どこかに旅に行く時、行きたい場所がいくつかあって、そこを基点に線を繋ぐように旅を組み立てることが多い。でも、今回は様子が違った。行こうと思ったのはコロナ禍の少し前で、漠然とアブルッツォに行ってみたいという気持ちが先にあったものの、具体的にここというのはなかったのだ。きっかけは、おそらく雑誌の記事でみた、トラスマンツァという家畜を大々的に大移動させる習慣がアブルッツォにはあって、その指揮官の女性がいるという話に、自分の見たことのない雄大な風景が妄想のように膨らんでいったことだった、ように思う。でもこれはあくまで一つのきっかけで、根っこはもっと違うところ、情報不感症からの脱却願望のようなものなのだと思う。

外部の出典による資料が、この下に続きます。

$ cat src/sv/srpc_pkg.sv
// Shared types, command codes and helpers for the servo ramp pulse controller.
// No dependencies; every other file but srpc_chk imports this package.
package srpc_pkg;

   // Command codes of an input item
   typedef enum logic [2:0] {
      CMD_TICK    = 3'd0,
      CMD_SET     = 3'd1,
      CMD_RAMP    = 3'd2,
      CMD_ENABLE  = 3'd3,
      CMD_DISABLE = 3'd4,
      CMD_HOME    = 3'd5,
      CMD_ESTOP   = 3'd6,
      CMD_NONE    = 3'd7
   } cmd_type;

   // Register indexes on the config port (byte address is 4 * index)
   localparam logic [2:0] REG_MIN_PULSE = 3'd0;
   localparam logic [2:0] REG_MAX_PULSE = 3'd1;
   localparam logic [2:0] REG_MIN_ANGLE = 3'd2;
   localparam logic [2:0] REG_MAX_ANGLE = 3'd3;
   localparam logic [2:0] REG_HOME      = 3'd4;
   localparam logic [2:0] REG_INVERT    = 3'd5;

   // Divider widths: dividend magnitude and divisor
   localparam int NUM_W = 28;
   localparam int DEN_W = 16;
   localparam int CNT_W = 5;

   // Mirroring exists only for the first twelve servos
   localparam logic [3:0] INVERT_SERVOS = 4'd12;
   localparam logic [11:0] BUSY_TOL = 12'd16;

   typedef struct packed {
      logic [11:0] pulse_lo_us;
      logic [11:0] pulse_hi_us;
      logic [11:0] ang_lo;
      logic [11:0] ang_hi;
      logic [11:0] ang_park;
      logic [11:0] invert_mask;
   } cfg_type;

   // Controller to datapath commands
   typedef struct packed {
      logic latch;
      logic misc_exec;
      logic tick_step;
      logic ramp_take;
      logic home_on;
      logic write_go;
      logic push;
      logic next_idx;
      logic busy_clear;
      logic busy_step;
      logic emit_step;
   } ctl_type;

   // Datapath to controller status
   typedef struct packed {
      cmd_type cmd;
      logic    ok;
      logic    ramp_act;
      logic    ramp_done;
      logic    servo_on;
      logic    idx_last;
      logic    res_none;
      logic    emit_last;
      logic    div_done;
   } sts_type;

   // Controller states, one-hot
   typedef enum logic [8:0] {
      S_IDLE     = 9'b000000001,
      S_DISPATCH = 9'b000000010,
      S_TICK     = 9'b000000100,
      S_RDIV     = 9'b000001000,
      S_HOME     = 9'b000010000,
      S_WRITE    = 9'b000100000,
      S_PDIV     = 9'b001000000,
      S_NEXT     = 9'b010000000,
      S_BUSY     = 9'b100000000
   } state_type;

   // Clamp a signed angle request into [lo, hi], low bound checked first
   function automatic logic [11:0] clamp_angle(input logic signed [14:0] x,
                                               input logic [11:0] lo,
                                               input logic [11:0] hi);
      logic [11:0] r;
      if (x < $signed({3'b000, lo})) begin
         r = lo;
      end else if (x > $signed({3'b000, hi})) begin
         r = hi;
      end else begin
         r = x[11:0];
      end
      return r;
   endfunction

endpackage

$ cat src/sv/srpc_div.sv
// Restoring unsigned divider, one quotient bit per cycle.
// Depends on srpc_pkg for widths.
module srpc_div (
   input  logic                       clock,
   input  logic                       reset,
   input  logic                       start,
   input  logic [srpc_pkg::NUM_W-1:0] num,
   input  logic [srpc_pkg::DEN_W-1:0] den,
   output logic                       busy,
   output logic [srpc_pkg::NUM_W-1:0] quo
);
   import srpc_pkg::*;

   logic [NUM_W-1:0] q_ff, q_in;
   logic [DEN_W-1:0] rem_ff, rem_in;
   logic [DEN_W-1:0] den_ff, den_in;
   logic [CNT_W-1:0] cnt_ff, cnt_in;
   logic             run_ff, run_in;
   logic [DEN_W:0]   trial;
   logic             fits;

   // One shift-subtract step
   assign trial = {rem_ff, q_ff[NUM_W-1]};
   assign fits  = trial >= {1'b0, den_ff};

   always_comb begin
      q_in   = q_ff;
      rem_in = rem_ff;
      den_in = den_ff;
      cnt_in = cnt_ff;
      run_in = run_ff;
      if (start) begin
         q_in   = num;
         rem_in = '0;
         den_in = den;
         cnt_in = CNT_W'(NUM_W - 1);
         run_in = 1'b1;
      end else if (run_ff) begin
         q_in   = {q_ff[NUM_W-2:0], fits};
         rem_in = fits ? DEN_W'(trial - {1'b0, den_ff}) : trial[DEN_W-1:0];
         cnt_in = cnt_ff - 1'b1;
         if (cnt_ff == '0) begin
            run_in = 1'b0;
         end
      end
   end

   always_ff @(posedge clock) begin
      if (reset) begin
         run_ff <= 1'b0;
      end else begin
         run_ff <= run_in;
      end
      q_ff   <= q_in;
      rem_ff <= rem_in;
      den_ff <= den_in;
      cnt_ff <= cnt_in;
   end

   assign busy = run_ff;
   assign quo  = q_ff;

endmodule

$ cat src/sv/srpc_csr.sv
// Configuration registers behind the APB-style port.
// Depends on srpc_pkg for the register indexes and the config struct.
module srpc_csr (
   input  logic                clock,
   input  logic                reset,
   input  logic                psel,
   input  logic                penable,
   input  logic                pwrite,
   input  logic [4:0]          paddr,
   input  logic [31:0]         pwdata,
   output logic [31:0]         prdata,
   output logic                pready,
   output srpc_pkg::cfg_type   cfg
);
   import srpc_pkg::*;

   cfg_type    cfg_ff;
   logic       wr;
   logic [2:0] ridx;
   logic [11:0] rval;

   assign ridx   = paddr[4:2];
   assign wr     = psel & penable & pwrite;
   assign pready = 1'b1;

   // Register write
   always_ff @(posedge clock) begin
      if (reset) begin
         cfg_ff.pulse_lo_us <= 12'd500;
         cfg_ff.pulse_hi_us <= 12'd2500;
         cfg_ff.ang_lo      <= 12'd0;
         cfg_ff.ang_hi      <= 12'd2880;
         cfg_ff.ang_park    <= 12'd1440;
         cfg_ff.invert_mask <= 12'd0;
      end else if (wr) begin
         unique case (ridx)
            REG_MIN_PULSE: cfg_ff.pulse_lo_us <= pwdata[11:0];
            REG_MAX_PULSE: cfg_ff.pulse_hi_us <= pwdata[11:0];
            REG_MIN_ANGLE: cfg_ff.ang_lo      <= pwdata[11:0];
            REG_MAX_ANGLE: cfg_ff.ang_hi      <= pwdata[11:0];
            REG_HOME:      cfg_ff.ang_park    <= pwdata[11:0];
            REG_INVERT:    cfg_ff.invert_mask <= pwdata[11:0];
            default: ;
         endcase
      end
   end

   // Read mux
   always_comb begin
      unique case (ridx)
         REG_MIN_PULSE: rval = cfg_ff.pulse_lo_us;
         REG_MAX_PULSE: rval = cfg_ff.pulse_hi_us;
         REG_MIN_ANGLE: rval = cfg_ff.ang_lo;
         REG_MAX_ANGLE: rval = cfg_ff.ang_hi;
         REG_HOME:      rval = cfg_ff.ang_park;
         REG_INVERT:    rval = cfg_ff.invert_mask;
         default:       rval = '0;
      endcase
   end

   assign prdata = {20'd0, rval};
   assign cfg    = cfg_ff;

endmodule

$ cat src/sv/srpc_ctrl.sv
// Sequencer for the servo controller: walks servos, waits on the divider,
// sweeps the busy flag and emits the buffered results. Depends on srpc_pkg.
module srpc_ctrl (
   input  logic              clock,
   input  logic              reset,
   input  logic              start,
   output logic              busy,
   output logic              emit,
   input  srpc_pkg::sts_type sts,
   output srpc_pkg::ctl_type ctl
);
   import srpc_pkg::*;

   state_type st_ff, st_in;
   logic      emit_ff, emit_in;

   always_comb begin
      st_in   = st_ff;
      emit_in = emit_ff;
      ctl     = '0;
      if (emit_ff) begin
         // Draining the result buffer, one item per cycle
         ctl.emit_step = 1'b1;
         if (sts.emit_last) begin
            emit_in = 1'b0;
            st_in   = S_IDLE;
         end
      end else begin
         unique case (st_ff)
            S_IDLE: begin
               if (start) begin
                  ctl.latch = 1'b1;
                  st_in     = S_DISPATCH;
               end
            end
            S_DISPATCH: begin
               unique case (sts.cmd)
                  CMD_TICK: st_in = S_TICK;
                  CMD_SET:  st_in = sts.ok ? S_WRITE : S_IDLE;
                  CMD_HOME: st_in = S_HOME;
                  default: begin
                     ctl.misc_exec = 1'b1;
                     st_in         = S_IDLE;
                  end
               endcase
            end
            S_TICK: begin
               if (!sts.ramp_act) begin
                  st_in = S_NEXT;
               end else begin
                  ctl.tick_step = 1'b1;
                  st_in         = sts.ramp_done ? S_WRITE : S_RDIV;
               end
            end
            S_RDIV: begin
               if (sts.div_done) begin
                  ctl.ramp_take = 1'b1;
                  st_in         = S_WRITE;
               end
            end
            S_HOME: begin
               ctl.home_on = 1'b1;
               st_in       = S_WRITE;
            end
            S_WRITE: begin
               if (sts.servo_on) begin
                  ctl.write_go = 1'b1;
                  st_in        = S_PDIV;
               end else begin
                  st_in = S_NEXT;
               end
            end
            S_PDIV: begin
               if (sts.div_done) begin
                  ctl.push = 1'b1;
                  st_in    = S_NEXT;
               end
            end
            S_NEXT: begin
               if (sts.cmd == CMD_SET || sts.idx_last) begin
                  if (sts.res_none) begin
                     st_in = S_IDLE;
                  end else begin
                     ctl.busy_clear = 1'b1;
                     st_in          = S_BUSY;
                  end
               end else begin
                  ctl.next_idx = 1'b1;
                  st_in        = (sts.cmd == CMD_TICK) ? S_TICK : S_HOME;
               end
            end
            S_BUSY: begin
               ctl.busy_step = 1'b1;
               if (sts.idx_last) begin
                  emit_in = 1'b1;
               end
            end
            default: st_in = S_IDLE;
         endcase
      end
   end

   always_ff @(posedge clock) begin
      if (reset) begin
         st_ff   <= S_IDLE;
         emit_ff <= 1'b0;
      end else begin
         st_ff   <= st_in;
         emit_ff <= emit_in;
      end
   end

   assign busy = (st_ff != S_IDLE) | emit_ff;
   assign emit = emit_ff;

endmodule
$ cat src/sv/sbspp_pkg.sv
// Package for the servo bus status packet parser: codes, widths and result layout.
package sbspp_pkg;

	localparam int BYTE_W   = 8;
	localparam int POS_W    = 9;
	localparam int STATUS_W = 3;
	localparam int TDATA_W  = 40;

	localparam logic [BYTE_W-1:0] HDR_BYTE = 8'hFF;
	localparam logic [BYTE_W-1:0] MIN_LEN  = 8'd2;

	// Byte positions inside a packet; parameters start at POS_PARAM
	localparam logic [POS_W-1:0] POS_HDR0  = 9'd0;
	localparam logic [POS_W-1:0] POS_HDR1  = 9'd1;
	localparam logic [POS_W-1:0] POS_ID    = 9'd2;
	localparam logic [POS_W-1:0] POS_LEN   = 9'd3;
	localparam logic [POS_W-1:0] POS_ERR   = 9'd4;
	localparam logic [POS_W-1:0] POS_PARAM = 9'd5;

	// Device error byte bit positions
	localparam int ERR_VOLTAGE  = 0;
	localparam int ERR_OVERHEAT = 2;
	localparam int ERR_CHECKSUM = 4;
	localparam int ERR_OVERLOAD = 5;
	localparam int ERR_INSTR    = 6;

	// Result kinds carried on tuser
	localparam logic KIND_PARAM  = 1'b0;
	localparam logic KIND_STATUS = 1'b1;

	typedef enum logic [STATUS_W-1:0] {
		ST_OK         = 3'd0,
		ST_BAD_HEADER = 3'd1,
		ST_BAD_LENGTH = 3'd2,
		ST_DEV_CSUM   = 3'd3,
		ST_DEV_INSTR  = 3'd4,
		ST_CSUM_FAIL  = 3'd5
	} status_t;

	// Result payload, first field in the highest bits
	typedef struct packed {
		logic [1:0]        pad;
		logic [BYTE_W-1:0] device_error;
		logic              overload_flag;
		logic              overheat_flag;
		logic              voltage_flag;
		status_t           status;
		logic [BYTE_W-1:0] source_id;
		logic [BYTE_W-1:0] param_index;
		logic [BYTE_W-1:0] param_value;
	} result_t;

endpackage

$ cat src/sv/servo_bus_status_packet_parser_unit.sv
// Top level of the servo bus status packet parser.
//
// Input channel s_axis carries one received serial byte per item in tdata.
// Output channel m_axis carries results: tuser is 0 for a parameter byte and
// 1 for the final status of a packet. A packet is FF FF, id, length, device
// error byte, length-2 parameters and an inverted 8-bit sum checksum. Every
// parameter byte gives a result as it arrives; the checksum byte, a bad header
// byte or a length below 2 gives one status result, after which the parser
// waits for a new header. Header, id, length and error bytes give no result.
//
// An accepted byte is held in the input register, is decoded against the
// parse state and lands in the output register. One byte can be accepted
// every cycle while no result-giving byte waits on a stalled output; the
// parse state update (an 8-bit add and compare) loops through the parse
// state registers. When the receiver stalls the output register holds its
// item; bytes that give no result still drain, and s_axis_tready drops only
// when a byte that gives a result meets a full, stalled output register.
// Reset clears the parse state and both valid flags.
module servo_bus_status_packet_parser_unit (
	input  logic                        clk,
	input  logic                        arst_n,
	input  logic                        s_axis_tvalid,
	output logic                        s_axis_tready,
	input  logic [sbspp_pkg::BYTE_W-1:0] s_axis_tdata,  // rx_byte[7:0]
	output logic                        m_axis_tvalid,
	input  logic                        m_axis_tready,
	// param_value[7:0], param_index[15:8], source_id[23:16], status[26:24],
	// voltage_flag[27], overheat_flag[28], overload_flag[29],
	// device_error[37:30], zero[39:38]
	output logic [sbspp_pkg::TDATA_W-1:0] m_axis_tdata,
	output logic                        m_axis_tuser   // result_kind[0]
);
	import sbspp_pkg::*;

	// Input register
	logic              valid_s1;
	logic [BYTE_W-1:0] byte_s1;

	// Parse state
	logic [POS_W-1:0]  pos_q;
	logic [BYTE_W-1:0] id_q;
	logic [BYTE_W-1:0] count_q;
	logic [BYTE_W-1:0] sum_q;
	logic [BYTE_W-1:0] err_q;

	logic [POS_W-1:0]  pos_d;
	logic [BYTE_W-1:0] id_d;
	logic [BYTE_W-1:0] count_d;
	logic [BYTE_W-1:0] sum_d;
	logic [BYTE_W-1:0] err_d;

	// Output register
	logic    out_valid_q;
	logic    out_kind_q;
	result_t out_q;

	logic    res_has;
	logic    res_kind;
	result_t res;
	logic    advance;
	logic [POS_W-1:0]  param_k;
	logic [BYTE_W-1:0] sum_add;
	logic    finish;

	assign param_k = pos_q - POS_PARAM;
	assign sum_add = sum_q + byte_s1;

	// Decode the held byte against the parse state
	always_comb begin
		pos_d    = pos_q;
		id_d     = id_q;
		count_d  = count_q;
		sum_d    = sum_q;
		err_d    = err_q;
		res_has  = 1'b0;
		res_kind = KIND_STATUS;
		finish   = 1'b0;
		res              = '0;
		res.source_id    = id_q;
		res.device_error = err_q;
		case (pos_q)
			POS_HDR0, POS_HDR1: begin
				if (byte_s1 != HDR_BYTE) begin
					finish     = 1'b1;
					res.status = ST_BAD_HEADER;
				end else begin
					pos_d = pos_q + 1'b1;
				end
			end
			POS_ID: begin
				id_d  = byte_s1;
				sum_d = byte_s1;
				pos_d = POS_LEN;
			end
			POS_LEN: begin
				if (byte_s1 < MIN_LEN) begin
					finish     = 1'b1;
					res.status = ST_BAD_LENGTH;
				end else begin
					count_d = byte_s1 - MIN_LEN;
					sum_d   = sum_add;
					pos_d   = POS_ERR;
				end
			end
			POS_ERR: begin
				err_d = byte_s1;
				sum_d = sum_add;
				pos_d = POS_PARAM;
			end
			default: begin
				if (param_k < {1'b0, count_q}) begin
					// parameter byte
					sum_d           = sum_add;
					pos_d           = pos_q + 1'b1;
					res_has         = 1'b1;
					res_kind        = KIND_PARAM;
					res.param_value = byte_s1;
					res.param_index = param_k[BYTE_W-1:0];
				end else begin
					// checksum byte
					finish = 1'b1;
					if (~sum_q != byte_s1) begin
						res.status = ST_CSUM_FAIL;
					end else if (err_q[ERR_CHECKSUM]) begin
						res.status = ST_DEV_CSUM;
					end else if (err_q[ERR_INSTR]) begin
						res.status = ST_DEV_INSTR;
					end else begin
						res.status        = ST_OK;
						res.voltage_flag  = err_q[ERR_VOLTAGE];
						res.overheat_flag = err_q[ERR_OVERHEAT];
						res.overload_flag = err_q[ERR_OVERLOAD];
					end
				end
			end
		endcase
		if (finish) begin
			res_has = 1'b1;
			pos_d   = POS_HDR0;
			id_d    = '0;
			count_d = '0;
			sum_d   = '0;
			err_d   = '0;
		end
	end

	// Held byte moves on when it needs no slot or the slot frees up
	assign advance       = valid_s1 && (!res_has || !out_valid_q || m_axis_tready);
	assign s_axis_tready = !valid_s1 || advance;

	// Input register
	always_ff @(posedge clk or negedge arst_n) begin
		if (!arst_n) begin
			valid_s1 <= 1'b0;
		end else if (s_axis_tready) begin
			valid_s1 <= s_axis_tvalid;
		end
	end

	always_ff @(posedge clk) begin
		if (s_axis_tready && s_axis_tvalid) begin
			byte_s1 <= s_axis_tdata;
		end
	end

	// Parse state
	always_ff @(posedge clk or negedge arst_n) begin
		if (!arst_n) begin
			pos_q   <= POS_HDR0;
			id_q    <= '0;
			count_q <= '0;
			sum_q   <= '0;
			err_q   <= '0;
		end else if (advance) begin
			pos_q   <= pos_d;
			id_q    <= id_d;
			count_q <= count_d;
			sum_q   <= sum_d;
			err_q   <= err_d;
		end
	end

	// Output register
	always_ff @(posedge clk or negedge arst_n) begin
		if (!arst_n) begin
			out_valid_q <= 1'b0;
		end else if (advance && res_has) begin
			out_valid_q <= 1'b1;
		end else if (m_axis_tready) begin
			out_valid_q <= 1'b0;
		end
	end

	always_ff @(posedge clk) begin
		if (advance && res_has) begin
			out_kind_q <= res_kind;
			out_q      <= res;
		end
	end

	assign m_axis_tvalid = out_valid_q;
	assign m_axis_tuser  = out_kind_q;
	assign m_axis_tdata  = out_q;

endmodule

$ cat config.mk
export PLATFORM = sky130hd
export DESIGN_NAME = servo_bus_status_packet_parser_unit
export DESIGN_NICKNAME = d
export VERILOG_FILES = /design/src/sv/sbspp_pkg.sv /design/src/sv/servo_bus_status_packet_parser_unit.sv
export SDC_FILE = /design/constraint.sdc
export NUM_CORES = 1
export LEC_CHECK = 0
export BUFFER_PORTS_ARGS = -buffer_cell sky130_fd_sc_hd__buf_2
export CAP_MARGIN = 20
export CORE_MARGIN = 2
export CORE_UTILIZATION = 55
export DETAILED_ROUTE_END_ITERATION = 10
export PLACE_DENSITY_LB_ADDON = 0.12
export SYNTH_ARGS = -nofsm -noshare
export SYNTH_HDL_FRONTEND = slang
export SYNTH_SLANG_ARGS = --single-unit
$ cat constraint.sdc
create_clock -name clk -period 4.85 [get_ports clk]
set_input_delay 0.2425 -clock clk [delete_from_list [all_inputs] [get_ports clk]]
set_output_delay 0.2425 -clock clk [all_outputs]
set_load 0.01 [all_outputs]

今や大抵の場所が、調べれば大量の情報が出てきしまう。そうなるともう、行く前にお腹がいっぱいになる。必要なのは未知感で、知らないものに出会えそうな漠然としたワクワク感があることだ。秘境が秘境であるためには、事前情報が得られないことで飢餓感が生まれ、期待の匂いがあることが大切。その意味で、アブルッツォは十分に要件を満たしていた。行きたいと思ってから3年間、大して情報は増えず、行きたい気持ちはずっとキープされていたのだ。



ロレート・アプルティーノ村と大家族の料理

ロレート・アプルティーノ村に行くことになったのも偶然の重なりで決してこの村が目的地だったわけではなかった。唯一行き先として予約を試みたのは、アブルッツォ州では突出したワイナリー、エミディオ・ペペの経営するアグリツーリズモ。ともかくここを最初の起点にすることだけは決めていた。ところが、エミディオ・ペペの夕飯は水曜日以降でないと予約できないことが事前に判明。到着日は月曜の予定だった。そこでエミディオ・ペペのあるトラノ・ノーヴォに比較的近い都市、ペスカーラという海側の都市にまず移動することにした。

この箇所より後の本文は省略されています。